[src/rtl/cpu_core_mc.sv]
// Multi-cycle CPU core: FETCH over a req/valid handshake, DECODE, EXEC on an internal
// ALU, WB into the internal register file. Optional macro CPU_MUL_EN enables opcode 9
// (MUL, low DATA_W bits of the unsigned product); without it opcode 9 is illegal.
// Assumes DATA_W > 2*REG_ADDR_W so the immediate needs real sign extension.
module cpu_core_mc
  import cpu_core_pkg::*;
#(
  parameter int unsigned       DATA_W     = 10,
  parameter int unsigned       REG_ADDR_W = 3,
  parameter logic [DATA_W-1:0] RESET_PC   = '0
) (
  input  logic                          clk,
  input  logic                          reset,
  input  logic                          run,
  output logic                          imem_req,
  output logic [DATA_W-1:0]             imem_addr,
  input  logic                          imem_valid,
  input  logic [OpW+3*REG_ADDR_W-1:0]   imem_rdata,
  output logic [DATA_W-1:0]             pc_out,
  output logic [DATA_W-1:0]             alu_result,
  output logic                          retire,
  output logic                          halted,
  output logic                          illegal
);

  localparam int unsigned InstrW = instr_width(REG_ADDR_W);
  localparam int unsigned RdLsb  = rd_lsb(REG_ADDR_W);
  localparam int unsigned RsLsb  = rs_lsb(REG_ADDR_W);
  localparam int unsigned ImmW   = imm_width(REG_ADDR_W);

  state_t              state_q, state_d;
  logic [DATA_W-1:0]   pc_q, pc_d;
  logic [InstrW-1:0]   instr_q, instr_d;
  logic [DATA_W-1:0]   opa_q, opa_d;
  logic [DATA_W-1:0]   opb_q, opb_d;
  logic [DATA_W-1:0]   alu_q, alu_d;
  logic [DATA_W-1:0]   npc_q, npc_d;
  logic                illegal_q, illegal_d;

  // Decoded instruction fields.
  opcode_t                op;
  logic [REG_ADDR_W-1:0]  rd, rs, rt;
  logic [ImmW-1:0]        imm;
  logic [DATA_W-1:0]      imm_sext;

  assign op       = instr_q[InstrW-1 -: OpW];
  assign rd       = instr_q[RdLsb +: REG_ADDR_W];
  assign rs       = instr_q[RsLsb +: REG_ADDR_W];
  assign rt       = instr_q[REG_ADDR_W-1:0];
  assign imm      = instr_q[ImmW-1:0];
  assign imm_sext = {{(DATA_W - ImmW){imm[ImmW-1]}}, imm};

  // Register file hookup.
  logic [REG_ADDR_W-1:0] rf_raddr_a;
  logic [DATA_W-1:0]     rf_rdata_a, rf_rdata_b;
  logic                  rf_we;

  // BEQZ tests R[rd]; everything else uses rs on port A.
  assign rf_raddr_a = (op == OpBeqz) ? rd : rs;

  cpu_regfile #(
    .DATA_W     (DATA_W),
    .REG_ADDR_W (REG_ADDR_W)
  ) u_regfile (
    .clk       (clk),
    .reset     (reset),
    .raddr_a_i (rf_raddr_a),
    .rdata_a_o (rf_rdata_a),
    .raddr_b_i (rt),
    .rdata_b_o (rf_rdata_b),
    .we_i      (rf_we),
    .waddr_i   (rd),
    .wdata_i   (alu_q)
  );

  // Opcode classification: legality and whether the result is written to rd.
  logic op_legal, op_writes;

  always_comb begin
    op_legal  = 1'b1;
    op_writes = 1'b0;
    case (op)
      OpAdd, OpSub, OpAnd, OpOr, OpXor, OpSlt, OpLi: op_writes = 1'b1;
      OpBeqz, OpJr, OpHalt: ;
`ifdef CPU_MUL_EN
      OpMul: op_writes = 1'b1;
`endif
      default: op_legal = 1'b0;
    endcase
  end

  // Combinational ALU on the operands latched during DECODE.
  logic [DATA_W-1:0] alu_out;
  logic              slt_bit;

  assign slt_bit = $signed(opa_q) < $signed(opb_q);

  always_comb begin
    alu_out = '0;
    case (op)
      OpAdd: alu_out = opa_q + opb_q;
      OpSub: alu_out = opa_q - opb_q;
      OpAnd: alu_out = opa_q & opb_q;
      OpOr:  alu_out = opa_q | opb_q;
      OpXor: alu_out = opa_q ^ opb_q;
      OpSlt: alu_out = {{(DATA_W - 1){1'b0}}, slt_bit};
      OpLi:  alu_out = imm_sext;
`ifdef CPU_MUL_EN
      OpMul: alu_out = opa_q * opb_q;
`endif
      default: alu_out = '0;
    endcase
  end

  // Next-PC computation; all arithmetic wraps modulo 2**DATA_W.
  logic [DATA_W-1:0] pc_seq, npc_calc;

  assign pc_seq = pc_q + DATA_W'(1);

  always_comb begin
    npc_calc = pc_seq;
    case (op)
      OpBeqz:  npc_calc = (opa_q == '0) ? (pc_q + imm_sext) : pc_seq;
      OpJr:    npc_calc = opa_q;
      default: npc_calc = pc_seq;
    endcase
  end

  // Control FSM and datapath next-state.
  always_comb begin
    state_d   = state_q;
    pc_d      = pc_q;
    instr_d   = instr_q;
    opa_d     = opa_q;
    opb_d     = opb_q;
    alu_d     = alu_q;
    npc_d     = npc_q;
    illegal_d = illegal_q;
    rf_we     = 1'b0;
    case (state_q)
      StIdle: begin
        if (run) state_d = StFetch;
      end
      StFetch: begin
        if (imem_valid) begin
          instr_d = imem_rdata;
          state_d = StDecode;
        end
      end
      StDecode: begin
        opa_d = rf_rdata_a;
        opb_d = rf_rdata_b;
        if (!op_legal) begin
          illegal_d = 1'b1;
          state_d   = StHalted;
        end else if (op == OpHalt) begin
          state_d = StHalted;
        end else begin
          state_d = StExec;
        end
      end
      StExec: begin
        // Branches and jumps leave the last ALU result visible.
        if (op_writes) alu_d = alu_out;
        npc_d   = npc_calc;
        state_d = StWb;
      end
      StWb: begin
        rf_we   = op_writes;
        pc_d    = npc_q;
        state_d = run ? StFetch : StIdle;
      end
      StHalted: ;
      default: state_d = StIdle;
    endcase
  end

  // State registers; reset aborts any in-flight instruction on the same edge.
  always_ff @(posedge clk) begin
    if (reset) begin
      state_q   <= StIdle;
      pc_q      <= RESET_PC;
      instr_q   <= '0;
      opa_q     <= '0;
      opb_q     <= '0;
      alu_q     <= '0;
      npc_q     <= '0;
      illegal_q <= 1'b0;
    end else begin
      state_q   <= state_d;
      pc_q      <= pc_d;
      instr_q   <= instr_d;
      opa_q     <= opa_d;
      opb_q     <= opb_d;
      alu_q     <= alu_d;
      npc_q     <= npc_d;
      illegal_q <= illegal_d;
    end
  end

  // Outputs decoded straight from the registered state.
  always_comb begin
    imem_req   = (state_q == StFetch);
    imem_addr  = pc_q;
    pc_out     = pc_q;
    alu_result = alu_q;
    retire     = (state_q == StWb);
    halted     = (state_q == StHalted);
    illegal    = illegal_q;
  end

endmodule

══════════════════════════════

:: Work required ::
The lines to return are those in the entries above that hold "RdLsb".

:: Solution ::
  localparam int unsigned RdLsb  = rd_lsb(REG_ADDR_W);
  assign rd       = instr_q[RdLsb +: REG_ADDR_W];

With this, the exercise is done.